I created a collection with
bin\solr create -c tsindex -s 2 -rf 2
in SolrJ my code looks like
public static void main(String[] args) {
System.out.println("Solr Indexer");
final String solrUrl = "http://localhost:8983/solr/tsindex/";
HttpSolrClient solr = new HttpSolrClient.Builder(solrUrl).build();
String filename="C:\\iSampleDocs\\doc-file.doc";
ContentStreamUpdateRequest solrRequest = new ContentStreamUpdateRequest("/update/extract");
try {
solrRequest.addFile(new File(filename), "application/msword");
solrRequest.setParam("litral.ts_ref", "ts-456123");
//solrRequest.setParam("defaultField", "text");
solrRequest.setAction(AbstractUpdateRequest.ACTION.COMMIT, true, true);
NamedList<Object> result= solr.request(solrRequest);
System.out.println(result);
} catch (IOException e) {
e.printStackTrace();
}catch ( SolrServerException e) {
e.printStackTrace();
}
}
I am getting multiple issues
Although I have created field ts_ref
as text_general
in Solr Admin UI, this field does not get set at all.
My goal is to index the complete document including its metadata in one field and then set couple of more fileds refrencing document in another system like e.g. ts_ref field. But what actually happens is the solr extracts the metadata of files and create seperate fileds for each metadata value.
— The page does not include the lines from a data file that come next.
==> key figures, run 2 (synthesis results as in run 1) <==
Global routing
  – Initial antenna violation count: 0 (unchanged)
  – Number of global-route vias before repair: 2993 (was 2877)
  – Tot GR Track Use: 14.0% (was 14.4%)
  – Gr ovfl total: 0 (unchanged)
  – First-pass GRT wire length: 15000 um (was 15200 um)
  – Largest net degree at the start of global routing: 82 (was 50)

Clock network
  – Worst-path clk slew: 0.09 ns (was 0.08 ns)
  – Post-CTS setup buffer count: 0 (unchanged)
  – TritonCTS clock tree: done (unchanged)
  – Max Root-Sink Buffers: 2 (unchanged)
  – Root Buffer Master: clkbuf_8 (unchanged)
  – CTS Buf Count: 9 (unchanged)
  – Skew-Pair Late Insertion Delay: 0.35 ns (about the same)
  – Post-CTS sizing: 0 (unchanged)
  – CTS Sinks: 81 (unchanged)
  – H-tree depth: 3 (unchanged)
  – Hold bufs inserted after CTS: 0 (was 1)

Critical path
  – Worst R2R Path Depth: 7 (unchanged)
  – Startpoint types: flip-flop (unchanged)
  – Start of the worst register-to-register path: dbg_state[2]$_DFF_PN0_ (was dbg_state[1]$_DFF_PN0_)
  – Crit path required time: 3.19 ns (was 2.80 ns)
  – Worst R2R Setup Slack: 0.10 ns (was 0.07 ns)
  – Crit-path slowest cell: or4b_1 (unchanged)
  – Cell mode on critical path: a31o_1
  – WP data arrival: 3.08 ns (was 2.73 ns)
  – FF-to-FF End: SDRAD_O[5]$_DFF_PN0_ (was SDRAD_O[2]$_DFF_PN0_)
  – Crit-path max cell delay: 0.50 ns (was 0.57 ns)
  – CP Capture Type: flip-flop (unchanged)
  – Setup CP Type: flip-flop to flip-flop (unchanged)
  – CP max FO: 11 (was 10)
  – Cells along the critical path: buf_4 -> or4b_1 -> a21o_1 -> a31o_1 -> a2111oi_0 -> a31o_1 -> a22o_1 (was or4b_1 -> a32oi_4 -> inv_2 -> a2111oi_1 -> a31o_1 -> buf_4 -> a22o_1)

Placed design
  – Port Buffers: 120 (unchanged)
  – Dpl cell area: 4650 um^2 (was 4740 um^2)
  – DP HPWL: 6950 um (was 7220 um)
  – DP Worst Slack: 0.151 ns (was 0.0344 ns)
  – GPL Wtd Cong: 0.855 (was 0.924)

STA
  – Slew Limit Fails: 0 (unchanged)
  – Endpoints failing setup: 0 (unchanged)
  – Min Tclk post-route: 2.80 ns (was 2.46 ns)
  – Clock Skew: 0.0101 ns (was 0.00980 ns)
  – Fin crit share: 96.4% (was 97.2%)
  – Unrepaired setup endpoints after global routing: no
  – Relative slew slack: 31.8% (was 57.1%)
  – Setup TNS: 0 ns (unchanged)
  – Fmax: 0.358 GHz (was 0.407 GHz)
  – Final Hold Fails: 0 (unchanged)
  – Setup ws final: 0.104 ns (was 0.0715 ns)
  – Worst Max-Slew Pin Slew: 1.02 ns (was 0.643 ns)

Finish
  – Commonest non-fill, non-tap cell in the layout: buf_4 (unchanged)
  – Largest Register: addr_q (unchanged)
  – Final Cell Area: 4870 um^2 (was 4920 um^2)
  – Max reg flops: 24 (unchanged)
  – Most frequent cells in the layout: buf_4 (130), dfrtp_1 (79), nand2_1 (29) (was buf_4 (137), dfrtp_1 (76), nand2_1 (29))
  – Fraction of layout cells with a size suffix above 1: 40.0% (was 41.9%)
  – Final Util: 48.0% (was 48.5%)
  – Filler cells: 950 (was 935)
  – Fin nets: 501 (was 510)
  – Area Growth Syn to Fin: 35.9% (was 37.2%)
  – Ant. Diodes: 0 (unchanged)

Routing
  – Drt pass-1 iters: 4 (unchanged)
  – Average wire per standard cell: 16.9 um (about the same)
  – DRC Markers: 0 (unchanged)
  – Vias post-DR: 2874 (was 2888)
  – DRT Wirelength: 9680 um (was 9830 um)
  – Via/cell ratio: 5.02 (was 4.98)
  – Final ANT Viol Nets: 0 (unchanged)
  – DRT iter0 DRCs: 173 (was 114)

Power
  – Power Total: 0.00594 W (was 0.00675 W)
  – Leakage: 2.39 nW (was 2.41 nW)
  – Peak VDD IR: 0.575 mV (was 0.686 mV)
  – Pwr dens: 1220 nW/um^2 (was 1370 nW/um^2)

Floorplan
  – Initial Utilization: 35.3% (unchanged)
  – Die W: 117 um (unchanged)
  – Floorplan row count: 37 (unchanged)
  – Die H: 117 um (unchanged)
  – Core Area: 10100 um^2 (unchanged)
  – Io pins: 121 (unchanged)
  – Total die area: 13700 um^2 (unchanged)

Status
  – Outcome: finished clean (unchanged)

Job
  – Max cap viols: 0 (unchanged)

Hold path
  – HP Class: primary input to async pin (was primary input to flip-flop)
`src/rtl/mdu_pkg.sv`:
```
// Shared encodings for the multiply/divide unit: op codes, FSM states and op-class helpers.
package mdu_pkg;

  localparam int unsigned OP_W = 3;

  localparam logic [OP_W-1:0] MDU_MULTU = 3'b000;
  localparam logic [OP_W-1:0] MDU_MULT  = 3'b001;
  localparam logic [OP_W-1:0] MDU_DIVU  = 3'b010;
  localparam logic [OP_W-1:0] MDU_DIV   = 3'b011;
  localparam logic [OP_W-1:0] MDU_MTHI  = 3'b100;
  localparam logic [OP_W-1:0] MDU_MTLO  = 3'b101;

  typedef enum logic [1:0] {
    S_IDLE = 2'd0,
    S_MUL  = 2'd1,
    S_DIV  = 2'd2,
    S_FIX  = 2'd3
  } mdu_state_e;

  function automatic logic op_is_mul(input logic [OP_W-1:0] op);
    return (op[2:1] == 2'b00);
  endfunction

  function automatic logic op_is_div(input logic [OP_W-1:0] op);
    return (op[2:1] == 2'b01);
  endfunction

endpackage

```
`src/rtl/mdu_div_iter.sv`:
```
// Radix-2 restoring divider on operand magnitudes; one quotient bit per step.
module mdu_div_iter
  import mdu_pkg::*;
#(
  parameter int unsigned WIDTH = 32
) (
  input  logic             clk,
  input  logic             rst_n,
  input  logic             load,
  input  logic             step,
  input  logic             is_signed,
  input  logic [WIDTH-1:0] a,
  input  logic [WIDTH-1:0] b,
  output logic [WIDTH-1:0] quot,
  output logic [WIDTH-1:0] rem
);

  logic [WIDTH-1:0] quot_q;
  logic [WIDTH-1:0] rem_q;
  logic [WIDTH-1:0] dvs_q;
  logic [WIDTH-1:0] mag_a;
  logic [WIDTH-1:0] mag_b;
  logic [WIDTH:0]   rem_sh;
  logic [WIDTH:0]   diff;

  // Magnitudes; the most-negative value maps onto itself, which is its correct unsigned magnitude
  always_comb begin
    mag_a = (is_signed && a[WIDTH-1]) ? (~a + WIDTH'(1)) : a;
    mag_b = (is_signed && b[WIDTH-1]) ? (~b + WIDTH'(1)) : b;
  end

  always_comb begin
    rem_sh = {rem_q, quot_q[WIDTH-1]};
    diff   = rem_sh - {1'b0, dvs_q};
  end

  always_ff @(posedge clk or negedge rst_n) begin
    if (!rst_n) begin
      quot_q <= '0;
      rem_q  <= '0;
      dvs_q  <= '0;
    end else if (load) begin
      quot_q <= mag_a;
      rem_q  <= '0;
      dvs_q  <= mag_b;
    end else if (step) begin
      if (!diff[WIDTH]) begin
        rem_q  <= diff[WIDTH-1:0];
        quot_q <= {quot_q[WIDTH-2:0], 1'b1};
      end else begin
        rem_q  <= rem_sh[WIDTH-1:0];
        quot_q <= {quot_q[WIDTH-2:0], 1'b0};
      end
    end
  end

  assign quot = quot_q;
  assign rem  = rem_q;

endmodule

```
`src/rtl/mdu.sv`:
```
// Multi-cycle MULT/MULTU/DIV/DIVU unit with private HI/LO, MTHI/MTLO writes and flush cancel.
module mdu
  import mdu_pkg::*;
#(
  parameter int unsigned WIDTH   = 32,
  parameter int unsigned MUL_LAT = 5
) (
  input  logic             clk,
  input  logic             rst_n,
  input  logic             start,
  input  logic [2:0]       op,
  input  logic [WIDTH-1:0] a,
  input  logic [WIDTH-1:0] b,
  input  logic             cancel,
  output logic             busy,
  output logic             done,
  output logic [WIDTH-1:0] hi,
  output logic [WIDTH-1:0] lo
);

  localparam int unsigned CNT_MAX = (MUL_LAT > WIDTH) ? MUL_LAT : WIDTH;
  localparam int unsigned CNT_W   = $clog2(CNT_MAX + 1);

  mdu_state_e       state, state_d;
  logic [CNT_W-1:0] cnt, cnt_d;
  logic [WIDTH-1:0] a_q, b_q;
  logic             sgn_q;
  logic [WIDTH-1:0] hi_d, lo_d;
  logic             done_d, busy_d;
  logic             accept;
  logic [2*WIDTH-1:0] ext_a, ext_b, prod;
  logic [WIDTH-1:0] quot, rem;
  logic [WIDTH-1:0] quo_fix, rem_fix;
  logic             q_neg, r_neg;

  assign accept = start && (state == S_IDLE) && !cancel;

  // Operands captured at acceptance feed both the multiplier and the sign fix-up
  always_ff @(posedge clk or negedge rst_n) begin
    if (!rst_n) begin
      a_q   <= '0;
      b_q   <= '0;
      sgn_q <= 1'b0;
    end else if (accept) begin
      a_q   <= a;
      b_q   <= b;
      sgn_q <= op[0];
    end
  end

  // Low 2W bits of the product of sign/zero-extended operands give the exact result
  always_comb begin
    ext_a = sgn_q ? {{WIDTH{a_q[WIDTH-1]}}, a_q} : {{WIDTH{1'b0}}, a_q};
    ext_b = sgn_q ? {{WIDTH{b_q[WIDTH-1]}}, b_q} : {{WIDTH{1'b0}}, b_q};
    prod  = ext_a * ext_b;
  end

  mdu_div_iter #(.WIDTH(WIDTH)) u_div (
    .clk       (clk),
    .rst_n     (rst_n),
    .load      (accept && op_is_div(op)),
    .step      (state == S_DIV),
    .is_signed (op[0]),
    .a         (a),
    .b         (b),
    .quot      (quot),
    .rem       (rem)
  );

  // Most-negative / -1 needs no special case: negating the magnitude wraps back to itself
  always_comb begin
    q_neg   = sgn_q && (a_q[WIDTH-1] ^ b_q[WIDTH-1]);
    r_neg   = sgn_q && a_q[WIDTH-1];
    quo_fix = q_neg ? (~quot + WIDTH'(1)) : quot;
    rem_fix = r_neg ? (~rem + WIDTH'(1)) : rem;
    if (b_q == '0) begin
      quo_fix = '1;
      rem_fix = a_q;
    end
  end

  always_ff @(posedge clk or negedge rst_n) begin
    if (!rst_n) state <= S_IDLE;
    else        state <= state_d;
  end

  always_comb begin
    state_d = state;
    if (cancel) begin
      state_d = S_IDLE;
    end else begin
      case (state)
        S_IDLE: begin
          if (accept && op_is_mul(op))      state_d = S_MUL;
          else if (accept && op_is_div(op)) state_d = S_DIV;
        end
        S_MUL:   if (cnt == CNT_W'(MUL_LAT)) state_d = S_IDLE;
        S_DIV:   if (cnt == CNT_W'(WIDTH))   state_d = S_FIX;
        S_FIX:   state_d = S_IDLE;
        default: state_d = S_IDLE;
      endcase
    end
  end

  always_comb begin
    hi_d   = hi;
    lo_d   = lo;
    done_d = 1'b0;
    busy_d = (state_d != S_IDLE);
    cnt_d  = cnt;
    if (cancel) begin
      cnt_d = '0;
    end else begin
      case (state)
        S_IDLE: begin
          if (accept) begin
            if (op == MDU_MTHI) hi_d = a;
            if (op == MDU_MTLO) lo_d = a;
            if (op_is_mul(op) || op_is_div(op)) cnt_d = CNT_W'(1);
          end
        end
        S_MUL: begin
          if (cnt == CNT_W'(MUL_LAT)) begin
            {hi_d, lo_d} = prod;
            done_d       = 1'b1;
            cnt_d        = '0;
          end else begin
            cnt_d = cnt + CNT_W'(1);
          end
        end
        S_DIV: begin
          if (cnt == CNT_W'(WIDTH)) cnt_d = '0;
          else                      cnt_d = cnt + CNT_W'(1);
        end
        S_FIX: begin
          hi_d   = rem_fix;
          lo_d   = quo_fix;
          done_d = 1'b1;
        end
        default: cnt_d = '0;
      endcase
    end
  end

  always_ff @(posedge clk or negedge rst_n) begin
    if (!rst_n) begin
      cnt  <= '0;
      hi   <= '0;
      lo   <= '0;
      done <= 1'b0;
      busy <= 1'b0;
    end else begin
      cnt  <= cnt_d;
      hi   <= hi_d;
      lo   <= lo_d;
      done <= done_d;
      busy <= busy_d;
    end
  end

endmodule

```
`config.mk`:
```
export PLATFORM = sky130hd
export DESIGN_NAME = mdu
export DESIGN_NICKNAME = d
export VERILOG_FILES = /design/src/rtl/mdu_pkg.sv /design/src/rtl/mdu_div_iter.sv /design/src/rtl/mdu.sv
export SDC_FILE = /design/constraint.sdc
export NUM_CORES = 2
export LEC_CHECK = 0
export CAP_MARGIN = 15
export CORE_MARGIN = 10
export CORE_UTILIZATION = 40
export CTS_BUF_LIST = sky130_fd_sc_hd__clkbuf_8
export DETAILED_ROUTE_END_ITERATION = 10
export PLACE_DENSITY = 0.61
export SYNTH_ARGS = -nofsm -noshare
export SYNTH_HDL_FRONTEND = slang
export SYNTH_SLANG_ARGS = --single-unit
```
`constraint.sdc`:
```
create_clock -name clk -period 19.8 [get_ports clk]
set_clock_uncertainty 0.05 [all_clocks]
set_input_delay 1.98 -clock clk [delete_from_list [all_inputs] [get_ports clk]]
set_output_delay 1.98 -clock clk [all_outputs]
set_load 0.005 [all_outputs]
```
==> summary.md <==
| Metric | Value |
|---|---|
| IO buf count | between 100 and 150 |
| Worst setup EP type | flop |
| Fin worst setup slack | 9460 ps |
| Final HPWL from detailed placement | 161 mm |
| Worst R2R Path Depth | 28 |
| DP Area | roughly 0.066 mm^2 |
| Avg Vias per Cell | around 5.3 |
| Mapped Cells | slightly below 7000 |
| Total Routing Usage GR | a little under a quarter |
| Final setup vio count | 0 |
| CP peak stage delay | approximately 880 ps |
| Routed WL | between 200 and 250 mm |
| Yosys cell types | 88 |
| CP startpoint | sgn_q$_DFFE_PN0P_ |
| Antenna violations before repair | 10 |
| Post-Place Worst Slack | roughly 9600 ps |
| Post-route design area | about 0.067 mm^2 |
| Worst skew pair latency | about 600 ps |
| Clock buffer depth | 3 |
| Largest net degree at the start of global routing | 111 |
| Minimum clock period | just over 10000 ps |
| Mapped Nets | between 8000 and 9000 |
| Slowest CP cell | fa_1 |
| RSZ-0062 raised after global routing | false |
| Max-slew violations | 0 |
| Crit path to | hi[31]$_DFFE_PN0P_ |
| Crit Reg-Reg Endpoint | hi[31]$_DFFE_PN0P_ |
| Die Ht | 417 um |
| Vias post-DR | 46600 |
| Worst-margin pin slew | roughly 1200 ps |
| H-tree levels | 2 |
| DR WL/cell | between 20 and 25 um |
| R2R Setup Slk | between 9000 and 10000 ps |
| Hold crit path type | flop to flop |
| Congestion Overflow GR | 0 |
| Mapped Avg Cell Area | 9.18 um^2 |
| CTS tree | yes |
| Synth Register Bits | roughly 240 |
| Hold Violations, Final | 0 |
| First-pass GRT wire length | around 310 mm |
| Drt first pass iters | 7 |
| EDFF count, synth | 0 |
| DRC | 0 |
| Synth warn | 0 |
| Die area | between 0.15 and 0.2 mm^2 |
| Clock transition at the registers of the reported paths | roughly 60 ps |
| Setup_tns | 0 ps |
| Number of global-route vias before repair | about 50000 |
| Share of layout cells above drive strength 1 | under 10% |
| Post-CTS Hold Fix Bufs | 0 |
| Ys flop type | dfrtp_1 |
| Crit path DAT | ~11000 ps |
| Routability cong. | around 0.94 |
| Core Area | around 0.16 mm^2 |
| Initial drt markers | approximately 3300 |
| Most frequent CP cell | fa_1 |
| Crit path max fanout | 24 |
| Die W | ~420 um |
| Num CTS Buffers | 40 |
| Final Core Density | 42.9% |
| Max-Cap Viols | 0 |
| Area grow syn2layout | 6.51% |
| Sequential fraction of the synthesis area | a little under a tenth |
| Detail Route Antenna Nets | 0 |
| Mapped cell area | about 0.063 mm^2 |
| Root Buffer | clkbuf_8 |
| Worst slew margin | between 10% and 20% |
| Filler cells | ~16000 |
| Achievable frequency | slightly below 0.1 GHz |
| FF-to-FF Start | sgn_q$_DFFE_PN0P_ |
| Initial core utilization | just over 40% |
| Setup repair bufs after CTS | 0 |
| Clock Sinks | 235 |
| Crit Path Category | flop to flop |
| Req. time, crit path | between 20000 and 25000 ps |
| Post-CTS sizing | 0 |
| Part of the cycle the worst path needs | 52.2% |
| Io pins | about 140 |
| Critical Path Source Type | flop |
| Async S/R FF share, synth | 100% |
| # rows | roughly 150 |
| Status | completed |
| Final #Nets | approximately 8600 |
logic make-up (layout without fill, tap and decap cells):
group | after synthesis | in the layout | synth area share, %
and+or+nand+nor | 1754 | 1754 | 13.7
buffers and inverters | 1955 | 1885 | 11.7
AOI/OAI and AO/OA | 774 | 774 | 7.48
xor gates and xnor gates | 254 | 254 | 3.53
other | 0 | 1 | 0
muxes | 122 | 122 | 2.06
DFF | 235 | 235 | 9.33
adders and majority gates | 1774 | 1774 | 52.1
Yosys cell counts, types with 10 or more instances:
library cell,number,area share (%)
inv_1,1586,9.4
fa_1,1420,45
nand2_1,744,4.4
and2_1,582,5.8
ha_1,353,7.0
clkbuf_1,339,2.0
o21ai_0,254,2.0
dfrtp_1,235,9.3
a21oi_1,222,1.8
nor2_1,209,1.2
xnor2_1,166,2.3
xor2_1,88,1.2
mux2_2,62,1.1
mux2i_1,60,0.95
a21o_1,42,0.50
a31oi_1,36,0.36
nand3_1,33,0.26
a221oi_1,30,0.42
and3_1,27,0.27
nor4_1,27,0.27
nand4_1,24,0.24
nor3_1,22,0.17
nand2b_1,20,0.20
a211oi_1,17,0.20
o21a_1,17,0.20
o21bai_1,17,0.20
o31ai_1,16,0.19
buf_1,15,0.089
or3_1,15,0.15
nor2b_1,13,0.13
a22oi_1,12,0.14
o211ai_1,10,0.12
o41ai_1,10,0.14
registers in the layout (all words and copies together) (netlist names), 2 cells and up:
signal	cells
a_q	32
b_q	32
cnt	6
hi	32
lo	32
state	2
u_div.dvs_q	32
u_div.quot	32
u_div.rem	32
critical path: cells and delay by family (launching register included):
kind            cells  cell delay, ps
compound gates      4             990
fa+ha+maj          11            6030
buf+inv             6            1040
flops               1             340
mux                 1             120
simple gates        6            1620
per-stage QoR:
| step | hold WS, ps | cells |
|---|---|---|
| detailed placement | 424 | 8785 |
| global placement | 418 | 8785 |
| CTS | 438 | 8856 |
| finish | 429 | 8857 |
| floorplan | 400 | 6868 |
| global route | 461 | 8857 |
cell usage in the layout, fill, tap and decap left out, types with 30 or more instances in the layout:
master	n
a21o_1	42
a21oi_1	222
a221oi_1	30
a31oi_1	36
and2_1	581
buf_4	90
clkbuf_8	46
clkdlybuf4s50_1	135
dfrtp_1	229
fa_1	1420
ha_1	350
inv_1	1601
mux2_2	62
mux2i_1	60
nand2_1	743
nand3_1	33
nor2_1	207
o21ai_0	254
xnor2_1	166
xor2_1	88
routing by layer:
metal  up-vias  global-route usage (%)  part of all wire, %
li1      20400                       -                    -
met1     24400                    31.6                   42
met2      1553                    38.4                   47
met3       307                    3.33                  6.8
met4         4                    7.74                  3.9
met5         -                       0                0.013
worst min-delay path by stage:
| stage | start | slack [ps] | to | cells after the start |
|---|---|---|---|---|
| floorplan | u_div.dvs_q[10]$_DFFE_PN0P_ | 400 | u_div.dvs_q[10]$_DFFE_PN0P_ | 2 |
| global placement | u_div.dvs_q[27]$_DFFE_PN0P_ | 420 | u_div.dvs_q[27]$_DFFE_PN0P_ | 2 |
| detailed placement | u_div.dvs_q[25]$_DFFE_PN0P_ | 420 | u_div.dvs_q[25]$_DFFE_PN0P_ | 2 |
| CTS | u_div.dvs_q[25]$_DFFE_PN0P_ | 440 | u_div.dvs_q[25]$_DFFE_PN0P_ | 2 |
| global route | hi[4]$_DFFE_PN0P_ | 460 | hi[4]$_DFFE_PN0P_ | 2 |
| finish | u_div.dvs_q[21]$_DFFE_PN0P_ | 430 | u_div.dvs_q[21]$_DFFE_PN0P_ | 2 |
area by class of cell:
| type | instances | area, um^2 | area share, % |
|---|---|---|---|
| Multi-Input combinational cell | 4678 | 49800 | 74.2 |
| Clock inverter | 25 | 236 | 0.352 |
| Timing Repair Buffer | 226 | 2040 | 3.04 |
| Tap cell | 2058 | 2570 | 3.84 |
| Sequential cell | 235 | 5890 | 8.77 |
| Clock buffer | 46 | 633 | 0.943 |
| Inverter | 1588 | 5960 | 8.88 |
| Antenna cell | 1 | 2.50 | 0.00373 |
Power is not shown: default switching activity piles up to over one toggle a cycle in this logic, so the estimate is an artifact.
I have tried disabling data driven schema functionality
by bin\solr config -c tsindex -zkHost localhost:9983 -property update.autoCreateFields -value false
When I uncomment line solrRequest.setParam("defaultField", "text");
from beginning, there is not separate fields for all metadata extracted, but as soon as I comment this line and upload the files, the meta data are again in separate fields afterwards (even if I uncomment its again).